Abstract

Throughout their 420-Ma-long history, Lycopodiopsida have played a subordinate role at the landscape level with very few exceptions. One being the arborescent Lepidodendrales that dominated Pennsylvanian peat swamps in equatorial regions. Another is the enigmatic world-wide proliferation of sub-arborescent Isoëtales during, and in the aftermath of the Permo-Triassic terrestrial biosphere crisis that extended deep into the Triassic. Palynological as well as megafossil data shows that in a great proportion of locations around the globe that produced a fossil record, the provincial floras characteristic for the latest Permian were replaced by communities dominated by Isoëtales such as Pleuromeia and its allies.

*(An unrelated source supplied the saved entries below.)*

$ cat src/rtl/linear_layer_i4xi4_q_srl_fifo.sv
// Shift-register FIFO with first-word fall-through output and registered status flags.
// Define LINEAR_LAYER_SRL_FIFO_ERR_FLAG_EN to build the sticky overflow/underflow flags.
module linear_layer_i4xi4_q_srl_fifo #(
  parameter int DATA_WIDTH = 32,
  parameter int ADDR_WIDTH = 4,
  parameter int DEPTH      = 16,
  parameter int AF_MARGIN  = 2
) (
  input  logic                  clk,
  input  logic                  reset,
  input  logic                  if_write_ce,
  input  logic                  if_write,
  input  logic [DATA_WIDTH-1:0] if_din,
  output logic                  if_full_n,
  output logic                  if_almost_full_n,
  input  logic                  if_read_ce,
  input  logic                  if_read,
  output logic [DATA_WIDTH-1:0] if_dout,
  output logic                  if_empty_n,
  output logic [ADDR_WIDTH:0]   if_count,
  output logic                  err_overflow,
  output logic                  err_underflow
);

  localparam logic [ADDR_WIDTH:0]   CNT_ONE  = (ADDR_WIDTH+1)'(1);
  localparam logic [ADDR_WIDTH:0]   CNT_FULL = (ADDR_WIDTH+1)'(DEPTH);
  localparam logic [ADDR_WIDTH:0]   CNT_AF   = (ADDR_WIDTH+1)'(DEPTH - AF_MARGIN);
  localparam logic [ADDR_WIDTH-1:0] HD_ONE   = ADDR_WIDTH'(1);

  logic [DATA_WIDTH-1:0] mem [DEPTH];
  logic [ADDR_WIDTH:0]   count, count_nxt;
  // head tracks count-1 so the output mux needs no subtractor
  logic [ADDR_WIDTH-1:0] head, head_nxt;
  logic                  full_n, almost_full_n, empty_n;
  logic                  wr, rd;

  assign wr = if_write_ce & if_write & full_n & ~reset;
  assign rd = if_read_ce & if_read & empty_n & ~reset;

  always_comb begin
    count_nxt = count;
    head_nxt  = head;
    if (wr && !rd) begin
      count_nxt = count + CNT_ONE;
      head_nxt  = head + HD_ONE;
    end else if (rd && !wr) begin
      count_nxt = count - CNT_ONE;
      head_nxt  = head - HD_ONE;
    end
  end

  always_ff @(posedge clk) begin
    if (reset) begin
      count         <= '0;
      head          <= '1;
      full_n        <= 1'b1;
      almost_full_n <= 1'b1;
      empty_n       <= 1'b0;
    end else begin
      count         <= count_nxt;
      head          <= head_nxt;
      full_n        <= (count_nxt != CNT_FULL);
      almost_full_n <= (count_nxt < CNT_AF);
      empty_n       <= (count_nxt != '0);
    end
  end

  // storage carries no reset so it maps onto shift-register primitives
  always_ff @(posedge clk) begin
    if (wr) begin
      mem[0] <= if_din;
      for (int i = 1; i < DEPTH; i++) mem[i] <= mem[i-1];
    end
  end

  assign if_dout          = mem[head];
  assign if_count         = count;
  assign if_full_n        = full_n;
  assign if_almost_full_n = almost_full_n;
  assign if_empty_n       = empty_n;

`ifdef LINEAR_LAYER_SRL_FIFO_ERR_FLAG_EN
  logic ovf_q, unf_q;

  always_ff @(posedge clk) begin
    if (reset) begin
      ovf_q <= 1'b0;
      unf_q <= 1'b0;
    end else begin
      if (if_write_ce & if_write & ~full_n) ovf_q <= 1'b1;
      if (if_read_ce & if_read & ~empty_n)  unf_q <= 1'b1;
    end
  end

  assign err_overflow  = ovf_q;
  assign err_underflow = unf_q;
`else
  assign err_overflow  = 1'b0;
  assign err_underflow = 1'b0;
`endif

endmodule
$ cat config.mk
export PLATFORM = sky130hd
export DESIGN_NAME = linear_layer_i4xi4_q_srl_fifo
export DESIGN_NICKNAME = d
export VERILOG_FILES = /design/src/rtl/linear_layer_i4xi4_q_srl_fifo.sv
export SDC_FILE = /design/constraint.sdc
export NUM_CORES = 1
export LEC_CHECK = 0
export BUFFER_PORTS_ARGS = -buffer_cell sky130_fd_sc_hd__buf_4
export CORE_UTILIZATION = 38
export DETAILED_ROUTE_END_ITERATION = 6
export HOLD_SLACK_MARGIN = 0.08
export MAX_ROUTING_LAYER = met4
export PLACE_DENSITY = 0.61
export RECOVER_POWER = 25
export SETUP_SLACK_MARGIN = 0.05
export SLEW_MARGIN = 30
export SYNTH_ARGS = -nofsm -noshare
export SYNTH_HDL_FRONTEND = slang
export SYNTH_SLANG_ARGS = --single-unit
$ cat constraint.sdc
create_clock -name clk -period 20.5 [get_ports clk]
set_input_delay 2.05 -clock clk [delete_from_list [all_inputs] [get_ports clk]]
set_output_delay 2.05 -clock clk [all_outputs]
set_load 0.05 [all_outputs]
==> results of run 1 <==
power by group through the flow:
stage	Sequential, uW	Clock [uW]	Combinational (uW)
after floorplan	1260	0	135
after global placement	1250	0	172
after detailed placement	1250	0	173
after CTS	1230	959	173
after global routing	1230	997	187
final	1230	927	175
logic make-up after synthesis:
family	Yosys count	synth area share, %
flip-flops	528	77.94
other	1	0.01862
buffers and inverters	48	1.448
AND/OR/NAND/NOR	31	0.9010
XOR/XNOR	5	0.2175
adder cells (fa/ha/maj)	7	0.4349
AO/OA/AOI/OAI	17	0.5966
multiplexers	162	18.44
sequential cells by signal, indices dropped and copies added, names as in the netlist, named ones only:
name              flops
if_count              5
head                  4
if_almost_full_n      1
if_empty_n            1
mem                 512
if_full_n             1
worst max-delay path by stage:
stage / end / cells after the start
after floorplan: flip-flop / 10
after global placement: mem[5][19] / 7
after detailed placement: mem[15][19] / 7
after CTS: if_dout[15] / 4
after global routing: if_dout[15] / 5
final: if_dout[12] / 5
area by class of cell:
type / instances / share of cell area [%]
tap: 688 / 3.716
sequential: 528 / 67.80
clock buffer: 71 / 6.331
clock inverter: 30 / 0.9183
timing repair buffer: 89 / 3.122
multi-input combinational: 224 / 17.93
inverter: 9 / 0.1783
through the flow:
step	power, uW	hold slack (ps)	std cells	setup WS, ps	instance area [sq um]
floorplan	1395	417.2	800	5282	20140
global placement	1425	423.2	1536	14060	21410
finish	2328	430.3	1639	14860	23160
detailed placement	1427	422.6	1536	13910	21420
global route	2414	443.5	1639	14600	23160
CTS	2365	427.1	1637	14470	23100
metal layers:
metal,vias to the layer above,share of wire [%],track usage (%)
li1,3707,-,-
met1,4587,48,18.80
met4,0,2.0,4.338
met3,47,4.6,2.566
met2,182,46,17.84
met5,-,0,-
cells in the final DEF, fill, tap and decap left out, drive strengths merged, types with 2 or more instances in the layout:
cell,Yosys,final
nand4,4,4
mux2i,2,2
nand3b,3,3
clkinvlp,0,2
conb,1,2
nand2,6,6
dfxtp,16,16
a21oi,4,4
a2111oi,2,2
xnor2,3,3
nor2,5,5
a31o,2,2
nand2b,3,3
o22ai,2,2
mux4,160,160
o211ai,2,2
clkinv,0,25
bufinv,0,2
xor2,2,2
and2,3,3
inv,9,10
buf,20,89
ha,7,7
edfxtp,512,512
clkbuf,19,71
==> impl_metrics.ini, run 1 <==
[worst_hold_path]
hold_start = mem[1][5]
whs_path_depth = 0
min_path_type = flip-flop to flip-flop
hold-path-endpoint = mem[2][5]

[setup_path]
timing.critical_path.required_ps = 18450
cp_cell_sequence = buf_16 > buf_4 > mux4_1 > mux4_2 > buf_4
setup.worst_path.class = flip-flop to primary output
setup.reg_to_reg.worst_slack_ps = 16620
start_kind = flip-flop
cp.buffers_inverters = 3
rr_startpoint = if_full_n
worst_r2r_endpoint = mem[4][22]
max_stage_delay_ps = 740
crit_slowest_cell = buf_4
timing.critical_path.mode_cell = buf_4
timing.critical_path.arrival_ps = 3590
timing.critical_path.max_delay_family = buffers and inverters
path_max_fanout = 44
worst_setup_path_end_kind = primary output
worst_r2r_path_depth = 5

[synth]
ys.flop_type = edfxtp_1
ys_seq_area_share_pct = 77.94
synth.cell_area_sq_um = 20140
synth_seq_cells = 528
avgSynthCellArea_sq_um = 25.20
post_synth_main_area_contributors = edfxtp_1, mux4_2, mux4_1
synth.yosys.warnings = 0
post_synth_most_frequent_cells = edfxtp_1, mux4_2, mux4_1, clkbuf_1, dfxtp_1
post-synth-top-area-fraction_pct = 76.35
synth_top_cell_by_area = edfxtp_1
synth.most_common_cell = edfxtp_1
synthesis.instances = 799
synth_cell_type_count = 39
synth_enable_flop_cells = 512
ys_async_sr_fraction_pct = 0

[pwr]
power.share.combinational_pct = 7.5
max-vdd-ir-drop_mv = 0.06238
pleak_uw = 0.007626
power_dens_cells_nw_per_um2 = 100.5
clock_power_share_pct = 39.8
p_int_uw = 1816
sw_frac_of_total_pct = 21.99
power.net_switching_uw = 512.0
seqPwrFrac_pct = 52.7

[sta]
fmax_mhz = 177.4
slew_headroom_pct = 39.19
clock_skews_ps = 23.10
finalMaxSlewViolations = 0
period_share_pct = 27.49
final.setup.tns_ps = 0
tightestPinTransition_ps = 912.2
min_period_ps = 5636
grt_setup_unrepaired = no
hold_viol = 0
setup_viol = 0

[clocking]
clk_transition_reported_paths_ps = 60
cts.htree.levels = 2
clock_sinks = 528
hold_fix_buffer_count_after_cts = 0
post_cts.resized_instances = 0
worst_skew_pair.late_latency_ps = 590
post_cts.repair.setup_buffers = 0
clock_tree.buffer_depth = 3
cts-buffers-inserted = 54
clock_tree.root_cell = clkbuf_16
tritoncts = done

[place]
globalplace.congestion = 0.7270
port_buffers = 77
dpl_wire_length_um = 17050

[detailed_routing]
route.detailed.drc = 0
via_count = 8523
first_iter_violations = 770
routed_wirelength_um = 32580
drt_pre_antenna_iters = 5
via_per_inst = 5.200
routed_antenna_nets = 0
avgRoutedWirePerCell_um = 19.88

[grt]
first_global_vias = 8951
antenna_violations_before_repair = 0
track_usage_pct = 12.83
overflow = 0
global_route_wire_length_before_repair_um = 52040
grt_max_degree = 129

[die]
chip_width_um = 232.2
placeableCoreArea_sq_um = 52450
boundaryPins = 80
die_height_um = 232.2
core.rowCount = 84
effective_utilization_at_floorplan_pct = 38.40
dieArea_sq_um = 53920

[layout]
diodes = 0
layout.core_utilization_pct = 44.17
num-nets-final = 951
fraction_of_final_layout_cells_with_drive_strength_greater_than_1_pct = 32.18
ff_latch_area_sq_um = 15710
multi_input_comb_area_sq_um = 4154
n_fill_cell = 4386
area_delta_synth_final_pct = 15.03

[status]
outcome = complete, no violations

[run]
max_cap_viol_count = 0
(Power assumes the default switching activity.)
==> inputs of run 2 (changes only) <==
==> constraint.sdc (replaced) <==
create_clock -name clk -period 5.9 [get_ports clk]
set_input_delay 0.59 -clock clk [delete_from_list [all_inputs] [get_ports clk]]
set_output_delay 0.59 -clock clk [all_outputs]
set_load 0.05 [all_outputs]
==> run 2 against run 1 <==
Compared with the run above:
- critical path depth did not move
- register-to-register slack worse by 14000 ps
- clock power grew to 3.6 times the previous value
- via count fell by 0.68%
- global-route usage is 0.087 points higher
==> impl_metrics.ini, run 2 (same netlist as run 1, synthesis figures left out) <==
[detailed_routing]
via_count = 8465
drt_pre_antenna_iters = 5
avgRoutedWirePerCell_um = 20.07
routed_wirelength_um = 32980
via_per_inst = 5.152
routed_antenna_nets = 0
route.detailed.drc = 0
first_iter_violations = 725

[die]
die_height_um = 232.2
chip_width_um = 232.2
boundaryPins = 80
dieArea_sq_um = 53920
effective_utilization_at_floorplan_pct = 38.40
core.rowCount = 84
placeableCoreArea_sq_um = 52450

[run]
max_cap_viol_count = 0

[grt]
grt_max_degree = 203
antenna_violations_before_repair = 1
first_global_vias = 8822
track_usage_pct = 12.91
global_route_wire_length_before_repair_um = 52340
overflow = 0

[setup_path]
max_stage_delay_ps = 590
timing.critical_path.max_delay_family = multiplexers
setup.worst_path.class = flip-flop to primary output
timing.critical_path.mode_cell = buf_4
timing.critical_path.arrival_ps = 3200
crit_slowest_cell = mux4_1
path_max_fanout = 30
timing.critical_path.required_ps = 5310
worst_setup_path_end_kind = primary output
start_kind = flip-flop
cp.buffers_inverters = 3
cp_cell_sequence = buf_16 > buf_4 > mux4_1 > mux4_2 > buf_4

[clocking]
post_cts.repair.setup_buffers = 0
cts-buffers-inserted = 54
clock_tree.root_cell = clkbuf_16
clk_transition_reported_paths_ps = 60
worst_skew_pair.late_latency_ps = 600
post_cts.resized_instances = 0
clock_sinks = 528
cts.htree.levels = 2
hold_fix_buffer_count_after_cts = 0
tritoncts = done
clock_tree.buffer_depth = 3

[status]
outcome = complete, no violations

[sta]
grt_setup_unrepaired = no
tightestPinTransition_ps = 921.9
clock_skews_ps = 14.24
hold_ws_ps = 187.4
hold_viol = 0
fmax_mhz = 263.9
slew_headroom_pct = 38.41
setup_viol = 0
final_critical_path_setup_slack_ps = 2111
min_period_ps = 3789
period_share_pct = 64.22
final.setup.tns_ps = 0
finalMaxSlewViolations = 0

[layout]
area_delta_synth_final_pct = 15.96
regMostFlops = mem
n_fill_cell = 4321
most-common-layout-cells = edfxtp_1, mux4_2, clkbuf_16
fraction_of_final_layout_cells_with_drive_strength_greater_than_1_pct = 33.44
largest_register_ffs = 512
layout.core_utilization_pct = 44.52
final_common_cell = edfxtp_1
num-nets-final = 953

[place]
globalplace.congestion = 0.7292
port_buffers = 77
dpl_wire_length_um = 17280
worst_setup_slack_before_clock_tree_synthesis_ps = 2285

[pwr]
max-vdd-ir-drop_mv = 0.2186
power_dens_cells_nw_per_um2 = 352.9
pleak_uw = 0.007676

[worst_hold_path]
min_path_type = input port to flip-flop
## run 2: cell types whose count changed in the layout (fill, tap and decap cells not counted), moves of 3 or more
cell | before | now
clkinv_2 | 8 | 11
clkbuf_4 | 0 | 30
buf_6 | 4 | 1
bufinv_16 | 2 | 5
buf_4 | 83 | 52
clkinvlp_4 | 2 | 5
buf_12 | 0 | 3
## run 2: area by class of cell
cell class / count / area [sq um] / share of cell area, %
diodes: 1 / 2.502 / 0.01072
clock buffers: 65 / 1424 / 6.098
clock inverters: 37 / 320.3 / 1.372
inverters: 9 / 42.54 / 0.1822
multi-input cells: 224 / 4218 / 18.06
flip-flops and latches: 528 / 15710 / 67.26
well taps: 688 / 860.8 / 3.687
repair buffers: 91 / 777.0 / 3.328
## run 2: layer usage
| metal | vias to the layer above | routed length (um) | track usage [%] |
|---|---|---|---|
| met3 | 64 | 1653 | 3.021 |
| met5 | - | 0 | - |
| met2 | 187 | 14570 | 17.33 |
| li1 | 3719 | - | - |
| met1 | 4495 | 15960 | 19.25 |
| met4 | 0 | 796 | 4.235 |
## run 2: final timing paths
kind,from,end,slack [ps],cells after the start
max,flip-flop,if_dout[27],2110,5
min,if_din[10],mem[0][10],190,1
max reg2reg,if_full_n,if_empty_n,2810,7
min reg2reg,mem[14][14],mem[15][14],430,0
## run 2: worst register-to-register path, delay by kind of cell, from the launching register on
kind                     cells  cell delay (ps)
AO/OA/AOI/OAI                3              760
adder cells (fa/ha/maj)      1              670
buffers and inverters        1              750
flip-flops                   1              320
AND/OR/NAND/NOR              2              460
## run 2: per-stage QoR
stage / instances / area (sq um) / total power, uW
floorplan: 800 / 20240 / 4836
global placement: 1537 / 21520 / 4961
detailed placement: 1538 / 21550 / 4969
CTS: 1640 / 23300 / 8379
global route: 1643 / 23350 / 8546
finish: 1643 / 23350 / 8241
## run 2: power breakdown
group | internal [uW] | switching (uW) | leakage (uW)
registers | 4210 | 62.1 | 0.00483
logic | 276 | 334 | 0.00200
clock network | 1940 | 1420 | 0.000848
==> inputs of run 3 (changes only) <==
--- a/config.mk
+++ b/config.mk
@@ -10,7 +10,7 @@
 export DETAILED_ROUTE_END_ITERATION = 6
 export HOLD_SLACK_MARGIN = 0.08
 export MAX_ROUTING_LAYER = met4
-export PLACE_DENSITY = 0.61
+export PLACE_DENSITY = 0.63
 export RECOVER_POWER = 25
 export SETUP_SLACK_MARGIN = 0.05
 export SLEW_MARGIN = 30
==> constraint.sdc (replaced) <==
create_clock -name clk -period 3.1 [get_ports clk]
set_input_delay 0.31 -clock clk [delete_from_list [all_inputs] [get_ports clk]]
set_output_delay 0.31 -clock clk [all_outputs]
set_load 0.05 [all_outputs]
==> run 3 against run 2 <==
Compared with the run above:
- flip-flop and latch count is the same
- cell area up 2.4%
- global-route usage rose by 0.47 points
- utilization is 1.1 points higher
==> impl_metrics.ini, run 3 (same netlist as run 1, synthesis figures left out) <==
[layout]
area_delta_synth_final_pct = 18.70
largest_register_ffs = 512
fraction_of_final_layout_cells_with_drive_strength_greater_than_1_pct = 32.73
diodes = 0
regMostFlops = mem
n_fill_cell = 4308
final_common_cell = edfxtp_1
num-nets-final = 1000
most-common-layout-cells = edfxtp_1, mux4_2, clkbuf_16

[sta]
finalMaxSlewViolations = 0
tightestPinTransition_ps = 757.6
min_period_ps = 2992
fmax_mhz = 334.2
hold_viol = 0
slew_headroom_pct = 49.50
setup_viol = 0
period_share_pct = 96.53
final.setup.tns_ps = 0
clock_skews_ps = 9.686
final_critical_path_setup_slack_ps = 107.6
grt_setup_unrepaired = yes

[die]
effective_utilization_at_floorplan_pct = 38.40
boundaryPins = 80
chip_width_um = 232.2
core.rowCount = 84
placeableCoreArea_sq_um = 52450
dieArea_sq_um = 53920
die_height_um = 232.2

[pwr]
power_dens_cells_nw_per_um2 = 654.9
max-vdd-ir-drop_mv = 0.3989
pleak_uw = 0.007931

[detailed_routing]
via_per_inst = 5.194
drt_pre_antenna_iters = 4
first_iter_violations = 753
routed_wirelength_um = 34150
via_count = 8747
routed_antenna_nets = 0
avgRoutedWirePerCell_um = 20.28
route.detailed.drc = 0

[grt]
grt_max_degree = 145
track_usage_pct = 13.39
overflow = 0
global_route_wire_length_before_repair_um = 54650
antenna_violations_before_repair = 0
first_global_vias = 9197

[setup_path]
setup.worst_path.class = flip-flop to primary output
start_kind = flip-flop
timing.critical_path.required_ps = 2790
worst_setup_path_end_kind = primary output
path_max_fanout = 10
timing.critical_path.arrival_ps = 2680

[clocking]
cts-buffers-inserted = 55
clock_tree.root_cell = clkbuf_16
tritoncts = done
cts.htree.levels = 2
worst_skew_pair.late_latency_ps = 580
clock_tree.buffer_depth = 3
clock_sinks = 528
clk_transition_reported_paths_ps = 60

[worst_hold_path]
min_path_type = flip-flop to flip-flop

[place]
port_buffers = 77
worst_setup_slack_before_clock_tree_synthesis_ps = 489.6
globalplace.congestion = 0.7371
dpl_wire_length_um = 17770

[run]
max_cap_viol_count = 0

[status]
outcome = complete, no violations
==> run 3: timing repair <==
| item | in CTS | in global routing |
|---|---|---|
| hold buffers | 33 | 0 |
| gates resized for setup | 10 | 3 |
| cloned | 3 | 1 |
| endpoints found under the hold margin | 45 | 0 |
| buffers inserted | 2 | 3 |
| endpoints found under the setup margin | 23 | 20 |
==> run 3: critical path, stage by stage (launching register included) <==
cell       delay, ps
dfxtp_4          440
buf_12           170
bufbuf_16        300
mux4_2           510
mux4_2           490
buf_6            170
==> run 3: final timing paths <==
check                           cells past startpoint    endpoint  slack, ps  startpoint
worst max-delay path                                5  if_dout[6]        110   flip-flop
worst max register to register                      4  mem[9][17]        690   if_full_n
worst min register to register                      0   mem[7][0]        440   mem[6][0]
worst min-delay path                                0   mem[7][0]        440   mem[6][0]
==> run 3: report_power, final <==
part	switching [uW]	internal (uW)	total (uW)
clock network	2640	3600	6240
logic	682	621	1300
registers	102	8010	8110
total	3430	12200	15700
==> run 3: stage by stage <==
step / util (%) / hold slack (ps) / instances / power [uW] / instance area (sq um)
floorplan: - / 408.9 / 800 / 9203 / 20240
global placement: 41.36 / 423.3 / 1544 / 9468 / 21690
detailed placement: 41.36 / 428.1 / 1544 / 9484 / 21690
CTS: 45.47 / 395.8 / 1680 / 15880 / 23850
global route: 45.57 / 435.6 / 1684 / 16250 / 23900
finish: 45.57 / 438.2 / 1684 / 15650 / 23900
==> run 3: per-layer routing <==
| layer | routed length, um | track usage [%] |
|---|---|---|
| met5 | 0 | - |
| met4 | 755 | 3.886 |
| met3 | 1615 | 3.070 |
| met2 | 15310 | 18.28 |
| met1 | 16470 | 19.92 |
==> run 3: cell type report <==
| type | instances | area, sq um | share of cell area [%] |
|---|---|---|---|
| flip-flops and latches | 528 | 15710 | 65.71 |
| multi-input cells | 224 | 4214 | 17.63 |
| clock buffers | 72 | 1483 | 6.203 |
| repair buffers | 137 | 1389 | 5.811 |
| well taps | 688 | 860.8 | 3.602 |
| clock inverters | 26 | 206.4 | 0.8637 |
| inverters | 9 | 42.54 | 0.1780 |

Our analysis of the isoëtalean biology, especially of the genus Pleuromeia, reveals an unusual suite of physiological and life-history traits, all indicating that it was an excellent stress-tolerator, but also a slow-growing weak competitor. This enabled Pleuromeia to thrive during environmental crises and occupy diverse habitats following the decline of other plants groups. Given their unusual biology, Isoëtales’ repeated ubiquity throughout the Early Triassic implies prolonged and repeated environmental stress in localities worldwide. Additionally, it demonstrates that the cosmopolitan isoëtalean-dominated systems produced a low-productivity, low-diversity terrestrial trophic base of the food web that no longer provided the same level of ecological and evolutionary goods and services (energy source, niche construction, ecosystem engineering, etc.) as the communities they replaced.

Highlights

  • Paleobotanists study plant fossil morphology to retrieve information regarding the fossils’ botanical affinity, to build more comprehensive phylogenies, to record changes in their communities, or use plant remains as biostratigraphic markers

  • Moving away from anecdotal evidence for the increased presence of isoëtaleans, we set out to quantify the proportion of isoëtalean taxonomic occurrences at stage level, based on fossil identifications in the literature as compiled by Nowak et al (2019)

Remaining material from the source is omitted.